The heat conducting sleeve 200 can be a fastener, and the inner diameter of the heat conducting sleeve 200 is less than or equal to the outer diameter of the capillary tube 100, so that the heat conducting sleeve 200 can be deformed and pressed outside the capillary tube 100. In detail, when the heat conductive sleeve 200 is a fastener, the shape of the heat conductive sleeve 200 may be C-shaped, that is, the heat conductive sleeve 200 may be a C-shaped buckle. In addition, the heat conductive sleeve 200 may also be a ring body, and the inner diameter of the heat conductive sleeve 200 conforms to the outer diameter of the capillary tube 100, so that the heat conductive sleeve 200 can be pressed outside the capillary tube 100. In the present embodiment, the heat conductive sleeve 200 is exemplified by a fastener.

Wherein the heat conducting sleeve 200 is pressed in the technique of the capillary tube 100, the inner side of the heat conducting sleeve 200 can completely contact the outer side of the capillary tube 100 regardless of whether the heat conducting sleeve 200 is a fastener or a ring body.

The material of the capillary tube 100 is plastic. Further, the material of the capillary tube 100 is polycarbonate (PC). The material of the heat conductive sleeve 200 is metal. The material of the capillary tube 100 and the heat-conductive sleeve 200 is a material that meets the demand and is relatively inexpensive according to conditions such as heat resistance and strength, and can reliably reduce the product price.

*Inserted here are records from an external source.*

`config.mk`:
```
export PLATFORM = sky130hd
export DESIGN_NAME = mod_counter_flat
export DESIGN_NICKNAME = d
export VERILOG_FILES = /design/src/rtl/mod_counter_if.sv /design/src/rtl/mod_counter.sv /design/src/flat_wrapper.sv
export SDC_FILE = /design/constraint.sdc
export NUM_CORES = 1
export LEC_CHECK = 0
export BUFFER_PORTS_ARGS = -buffer_cell sky130_fd_sc_hd__buf_2
export CAP_MARGIN = 30
export CELL_PAD_IN_SITES_DETAIL_PLACEMENT = 1
export CELL_PAD_IN_SITES_GLOBAL_PLACEMENT = 1
export CORE_ASPECT_RATIO = 0.8
export CORE_MARGIN = 2
export CORE_UTILIZATION = 26
export DETAILED_ROUTE_END_ITERATION = 16
export HOLD_SLACK_MARGIN = 0.06
export PLACE_DENSITY_LB_ADDON = 0.1
export SYNTH_ARGS = -nofsm -noshare
export SYNTH_HDL_FRONTEND = slang
export SYNTH_SLANG_ARGS = --single-unit
```
`constraint.sdc`:
```
create_clock -name Clk -period 3.5 [get_ports Clk]
set_input_delay 0.175 -clock Clk [delete_from_list [all_inputs] [get_ports Clk]]
set_output_delay 0.175 -clock Clk [all_outputs]
set_load 0.01 [all_outputs]
```
`src/rtl/mod_counter_if.sv`:
```
// Bus bundle for mod_counter: control strobes in, count/flags out.
// MOD_COUNTER_WRAPCNT_EN adds the 16-bit WrapCnt wrap tally.
interface mod_counter_if #(
  parameter int WIDTH = 6
);
  logic             En;
  logic             Up;
  logic             Load;
  logic [WIDTH-1:0] LoadVal;
  logic [WIDTH-1:0] Count;
  logic             Tc;
  logic             Wrap;
`ifdef MOD_COUNTER_WRAPCNT_EN
  logic [15:0]      WrapCnt;

  modport master (
    output En, Up, Load, LoadVal,
    input  Count, Tc, Wrap, WrapCnt
  );

  modport slave (
    input  En, Up, Load, LoadVal,
    output Count, Tc, Wrap, WrapCnt
  );
`else
  modport master (
    output En, Up, Load, LoadVal,
    input  Count, Tc, Wrap
  );

  modport slave (
    input  En, Up, Load, LoadVal,
    output Count, Tc, Wrap
  );
`endif
endinterface

```
`src/rtl/mod_counter.sv`:
```
// Up/down modulo counter over [MIN_VAL, MAX_VAL] with clamped load, wrap pulse
// and optional saturation. MOD_COUNTER_WRAPCNT_EN adds the WrapCnt tally.
module mod_counter #(
  parameter int WIDTH    = 6,
  parameter int MIN_VAL  = 1,
  parameter int MAX_VAL  = 61,
  parameter int SATURATE = 0
) (
  input  logic         Clk,
  input  logic         Reset,
  mod_counter_if.slave bus
);

  if ((MIN_VAL < 0) || (MIN_VAL >= MAX_VAL) || (MAX_VAL > ((2 ** WIDTH) - 1))) begin : g_bad_params
    $error("mod_counter: requires 0 <= MIN_VAL < MAX_VAL <= 2**WIDTH-1");
  end

  localparam logic [WIDTH-1:0] MIN_V  = MIN_VAL[WIDTH-1:0];
  localparam logic [WIDTH-1:0] MAX_V  = MAX_VAL[WIDTH-1:0];
  localparam logic             SAT_EN = (SATURATE != 0);

  logic [WIDTH-1:0] count_r;
  logic             wrap_r;
  logic [WIDTH-1:0] next_count_s;
  logic             wrap_next_s;

  // Next-state decode: load (clamped) beats count; limits are compared before stepping.
  always_comb begin
    next_count_s = count_r;
    wrap_next_s  = 1'b0;
    if (bus.Load) begin
      if (bus.LoadVal > MAX_V) begin
        next_count_s = MAX_V;
      end else if (bus.LoadVal < MIN_V) begin
        next_count_s = MIN_V;
      end else begin
        next_count_s = bus.LoadVal;
      end
    end else if (bus.En) begin
      if (bus.Up) begin
        if (count_r < MAX_V) begin
          next_count_s = count_r + 1'b1;
        end else if (SAT_EN) begin
          next_count_s = MAX_V;
        end else begin
          next_count_s = MIN_V;
          wrap_next_s  = 1'b1;
        end
      end else begin
        if (count_r > MIN_V) begin
          next_count_s = count_r - 1'b1;
        end else if (SAT_EN) begin
          next_count_s = MIN_V;
        end else begin
          next_count_s = MAX_V;
          wrap_next_s  = 1'b1;
        end
      end
    end else begin
      next_count_s = count_r;
    end
  end

  // Count and wrap-pulse registers.
  always_ff @(posedge Clk or negedge Reset) begin
    if (!Reset) begin
      count_r <= MIN_V;
      wrap_r  <= 1'b0;
    end else begin
      count_r <= next_count_s;
      wrap_r  <= wrap_next_s;
    end
  end

  assign bus.Count = count_r;
  assign bus.Wrap  = wrap_r;
  assign bus.Tc    = (bus.Up && (count_r == MAX_V)) || (!bus.Up && (count_r == MIN_V));

`ifdef MOD_COUNTER_WRAPCNT_EN
  logic [15:0] wrap_cnt_r;

  // Free-running tally of wrap edges; rolls over naturally at 16 bits.
  always_ff @(posedge Clk or negedge Reset) begin
    if (!Reset) begin
      wrap_cnt_r <= 16'd0;
    end else if (wrap_next_s) begin
      wrap_cnt_r <= wrap_cnt_r + 16'd1;
    end else begin
      wrap_cnt_r <= wrap_cnt_r;
    end
  end

  assign bus.WrapCnt = wrap_cnt_r;
`endif

endmodule

```
`src/flat_wrapper.sv`:
```
// flat-port wrapper written by rule: the top's interface ports become plain ports
module mod_counter_flat 
#(
  parameter int WIDTH    = 6,
  parameter int MIN_VAL  = 1,
  parameter int MAX_VAL  = 61,
  parameter int SATURATE = 0
)
  (Clk, Reset, bus_En, bus_Up, bus_Load, bus_LoadVal, bus_Count, bus_Tc, bus_Wrap);
  mod_counter_if #(.WIDTH(WIDTH)) bus_i ();
  input  logic Clk;
  input  logic Reset;
  input wire logic [$bits(bus_i.En)-1:0] bus_En;
  input wire logic [$bits(bus_i.Up)-1:0] bus_Up;
  input wire logic [$bits(bus_i.Load)-1:0] bus_Load;
  input wire logic [$bits(bus_i.LoadVal)-1:0] bus_LoadVal;
  output wire logic [$bits(bus_i.Count)-1:0] bus_Count;
  output wire logic [$bits(bus_i.Tc)-1:0] bus_Tc;
  output wire logic [$bits(bus_i.Wrap)-1:0] bus_Wrap;
  assign bus_i.En = bus_En;
  assign bus_i.Up = bus_Up;
  assign bus_i.Load = bus_Load;
  assign bus_i.LoadVal = bus_LoadVal;
  assign bus_Count = bus_i.Count;
  assign bus_Tc = bus_i.Tc;
  assign bus_Wrap = bus_i.Wrap;
  mod_counter #(.WIDTH(WIDTH), .MIN_VAL(MIN_VAL), .MAX_VAL(MAX_VAL), .SATURATE(SATURATE)) u_core (.Clk(Clk), .Reset(Reset), .bus(bus_i));
endmodule
```
# Word level (Yosys, flattened, before mapping)
# Cells that the tools add are included.
# word_totals
regBits,7
in_bits,11
elab_cells,27
output_inout_bits,8
# op_classes
n_addsub,2
muxes,12
n_reduce_logical,5
n_lt_le_gt_ge,4
n_eq_ne,2
# op_table
cell,n
two-way mux 6 bit,7
adder 6 x 1 -> 6 bit (second input constant),1
equality test 6 x 1 -> 1 bit (second input constant),1
equality test 6 bit (second input constant),1
greater-than comparator 6 x 1 -> 1 bit (second input constant),1
greater-than comparator 6 bit (second input constant),1
less-than comparator 6 x 1 -> 1 bit (second input constant),1
less-than comparator 6 bit (second input constant),1
subtractor 6 x 1 -> 6 bit (second input constant),1
two-way mux 1 bit,5
logical AND 1 bit,2
nonzero test 2 bit,1
logical NOT 1 bit,1
logical OR 1 bit,1

# Logic depth before layout (Yosys ltp)
# depth
ltp_word,5
mapped_depth,6
mapped_depth_nobuf,6

# Worst setup path after synthesis
# OpenSTA, ideal clock, no wires.
# synth_timing
kind,register to register
startpoint,register u_core.count_r[0] (netlist: u_core.bus.Count[0])
endpoint,register u_core.count_r[3] (netlist: u_core.bus.Count[3])
t_required_ns,3.368
setup_ns,0.132
path_slack_ns,1.662
t_arrival_ns,1.706
stages_incl_launch_ff,7
cell_sequence,dfstp_2 > inv_1 > ha_1 > nand4b_1 > a311o_1 > a211oi_1 > a21oi_1
# synth_via
elab_chain_len,5
word_cells_on_any_way,9
# synth_rtl
item,line,rtl
from (decl),mod_counter.sv:22,logic [WIDTH-1:0] count_r;
from (signal assigned),mod_counter.sv:70,count_r <= next_count_s;
subtractor 6 x 1 -> 6 bit (tied with other cells),mod_counter.sv:51,next_count_s = count_r - 1'b1;
"two-way mux 6 bit, on equally long branches","mod_counter.sv:50, mod_counter.sv:41",
two-way mux 6 bit *,mod_counter.sv:40,if (bus.Up) begin
two-way mux 6 bit *,mod_counter.sv:39,end else if (bus.En) begin
two-way mux 6 bit *,mod_counter.sv:31,if (bus.Load) begin
# Every way passes the cells marked *; elsewhere a longest branch is shown, timed or not. The select of a mux whose other input is x is not followed.
# A chain may end at the register's enable or synchronous reset.

# Worst setup path after layout
# Same ends and word-level chain as after synthesis.

==> results by group <==
Drt
  • Vias per inst: between 5 and 6
  • WL/cell: between 15 and 20 um
  • Met1 wire length: ~1.2 mm
  • Drt pass-1 iters: 4
  • Top routing layer in use: met3
  • Routed wire length: 2.33 mm
  • Iteration-0 DRC Markers: 26
  • Met2 wire len: 1.02 mm
  • Post-route DRC violation count: 0
  • Via Count: 767
  • Post-DRT Antenna Nets: 0
  • WL met3: approximately 86 um

Min path
  • Hold path start: bus_LoadVal[2]
  • Worst min path class: input port to flop

GRT
  • First-pass GRT wire length: around 3.8 mm
  • Largest net degree at the start of global routing: 19
  • GRT overflow: 0
  • Vias in the first global route: slightly above 700
  • Initial antenna violation count: 0
  • Gr usage total: 14.8%

CTS
  • Post_cts resized: 0
  • CTS max path bufs: 2
  • CTS hold repair buffers: 1
  • CTS Root Buffer Type: clkbuf_4
  • TritonCTS Buffers: 3
  • Setup Buffers After CTS: 0
  • H-Tree Depth: 1
  • Later-pin clock latency in the skew report: 0.24 ns
  • CTS sink count: 7
  • Clock transition at path regs: 0.05 ns
  • CTS tree: built

Power
  • PwrDens: 343 nW/um2
  • Total chip power: roughly 300 uW
  • Maximum VDD drop: between 0.00015 and 0.0002 V
  • Leakage Power: 0.000365 uW

Floorplanning
  • Row cnt: 17
  • Die area: 3320 um2
  • Initial core utilization: approximately 27%
  • IO Pins: 19
  • Die width: 63.9 um
  • Core Region: roughly 2700 um2
  • Die Height: 51.9 um

Layout
  • Most common cell after layout, fill and taps aside: buf_2
  • Share of cells above drive strength 1: a little under a quarter
  • Design area: 876 um2
  • Syn-to-layout area delta: 17.4%
  • Fin nets: 126
  • Commonest non-fill, non-tap cells in the layout: buf_2 (18), nor2_1 (13), nand2_1 (8), dfrtp_1 (6), a21oi_1 (5)
  • Antenna cells: 0
  • Fin cells: around 150

Outcome
  • Run status: complete, no violations

STA
  • Minimum clock period: 2.07 ns
  • Fin Hold WS: 0.185 ns
  • Sum Neg Setup Slack: 0 ns
  • Setup-failing EPs final: 0
  • FMAX: 483 MHz
  • Relative slew slack: a little under two thirds
  • Tcrit/Tclk final: 59.2%
  • RSZ-0062 raised after global routing: false
  • Hold Violations, Final: 0
  • Setup Skew: 0.000142 ns
  • Tightest Pin Transition: approximately 0.55 ns
  • Slew Viols, Final: 0

Setup path
  • CP peak stage delay: 0.63 ns
  • Req. time, crit path: 3.62 ns
  • Worst setup path class: flop to flop
  • Worst setup path startpoint: u_core.bus.Count[0]
  • Setup crit end kind: flop
  • Max stage delay cell, worst path: dfstp_2
  • Startpoint types: flop
  • Reg-to-reg startpoint: u_core.bus.Count[0]
  • Critical path arrival: approximately 2.2 ns
  • Crit-path max FO: 11
  • Top Family by Delay on Critical Path: compound AO/OA/AOI/OAI gates
  • Worst-path cell chain: inv_1, ha_1, nand4b_1, a311o_1, a211oi_1, a21oi_1
  • Buf/Inv on CP: 1
  • FF-to-FF setup slack: 1.43 ns

Placement
  • IO buf count: 18
  • RD Place Congestion: 0.789
  • Hpwl dp: 1.71 mm
  • Dpl cells: 144
  • Post-Place Cell Area: 840 um2

Synthesis
  • Number of flops mapped to enable cells by yosys: 0
  • Synthesized area per cell: 7.77 um2
  • Async S/R FF share, synth: 100%
  • Syn Nets: 110
  • Yosys cell types: 46
  • Top FF cell, synth: dfrtp_1
  • Mapped cell area: about 750 um2
  • Syn Inst Count: 96
  • Seq/Total Area, Yosys: 23.7%
  • Synth Register Bits: 7
  • Ys Warns: 0

Job
  • Max-cap violations: 0
==> layer usage <==
| layer | track usage [%] | up-vias |
|---|---|---|
| met5 | 0 | - |
| met4 | 2.17 | 0 |
| met3 | 3.46 | 0 |
| met2 | 22.2 | 15 |
| met1 | 21.9 | 364 |
| li1 | - | 388 |
==> layout make-up <==
class	count	area [um2]
fill	345	1870
multi-input combinational	78	514
sequential	7	176
timing repair buffer	19	100
tap	38	47.5
clock buffer	4	26.3
inverter	3	11.3
==> power breakdown <==
part / internal, uW / switching [uW] / total [uW]
logic: 50.0 / 57.0 / 107
registers: 90.3 / 30.7 / 121
clock network: 43.4 / 28.6 / 72.1
total: 184 / 116 / 300
==> cells in the mapped netlist, drive strengths merged, types with 2 or more instances <==
master | count | share of area (%)
xor2 | 2 | 2.3
nor3b | 2 | 2.0
nand2b | 2 | 1.7
dfrtp | 6 | 20
inv | 3 | 1.5
nor3 | 3 | 2.0
clkbuf | 4 | 2.0
ha | 3 | 5.0
a211oi | 2 | 2.0
nor2 | 13 | 6.5
buf | 4 | 3.9
a21oi | 5 | 3.4
o31ai | 2 | 2.0
nand3 | 3 | 2.7
o311ai | 2 | 2.3
o21ai | 5 | 3.4
o31a | 3 | 3.5
nand2 | 8 | 4.0
==> kinds of logic (layout without fill, tap and decap cells) <==
family	after synthesis	after routing	synth area share [%]
AO/OA/AOI/OAI	29	29	28.5
buffers and inverters	11	26	7.38
multiplexers	1	1	1.34
flip-flops	7	7	23.7
XOR/XNOR	3	3	3.52
AND/OR/NAND/NOR	42	42	30.5
adder cells (fa/ha/maj)	3	3	5.03
==> through the flow <==
step	utilization (%)	setup WS (ns)
after floorplan	-	1.66
after global placement	30.6	1.50
after detailed placement	30.6	1.44
after CTS	31.9	1.40
after global routing	31.9	1.30
final	31.9	1.43
==> flip-flops by register name, summed over array words and instances (netlist names) <==
| register | flops |
|---|---|
| u_core.bus.Count | 6 |
| u_core.bus.Wrap | 1 |
==> worst paths after layout <==
check                                       to  cells after the start
max in group asynchronous  u_core.bus.Count[0]                      2
min reg2reg                u_core.bus.Count[0]                      2
max reg2reg                u_core.bus.Count[3]                      6
min in group asynchronous  u_core.bus.Count[5]                      2
max                        u_core.bus.Count[3]                      6
min                        u_core.bus.Count[2]                      2
(Power assumes the default switching activity.)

Although the present invention has been disclosed in the above embodiments, it is not intended to limit the present invention, and anyone skilled in the art can not deviate from the spirit of the present invention. And the scope of protection of the present invention is defined by the scope of the appended claims.

100‧‧‧ capillary

110‧‧‧

200‧‧‧heating sleeve

300‧‧‧heat source

120‧‧‧ Ring groove

Claims (7)

A container for nucleic acid amplification reaction comprising: a capillary tube; and a thermal sleeve that is pressed outside the capillary tube. A container for the nucleic acid amplification reaction of claim 1, wherein the thermally conductive sleeve is a ring. A container for the nucleic acid amplification reaction of claim 1, wherein the thermally conductive sleeve is a fastener. A container for the nucleic acid amplification reaction of claim 3, wherein the thermally conductive sleeve is C-shaped. The container for nucleic acid amplification reaction according to claim 1, wherein the capillary is made of plastic. The container for nucleic acid amplification reaction according to claim 5, wherein the capillary is made of polycarbonate. The container for nucleic acid amplification reaction according to claim 1, wherein the heat conductive sleeve is made of metal.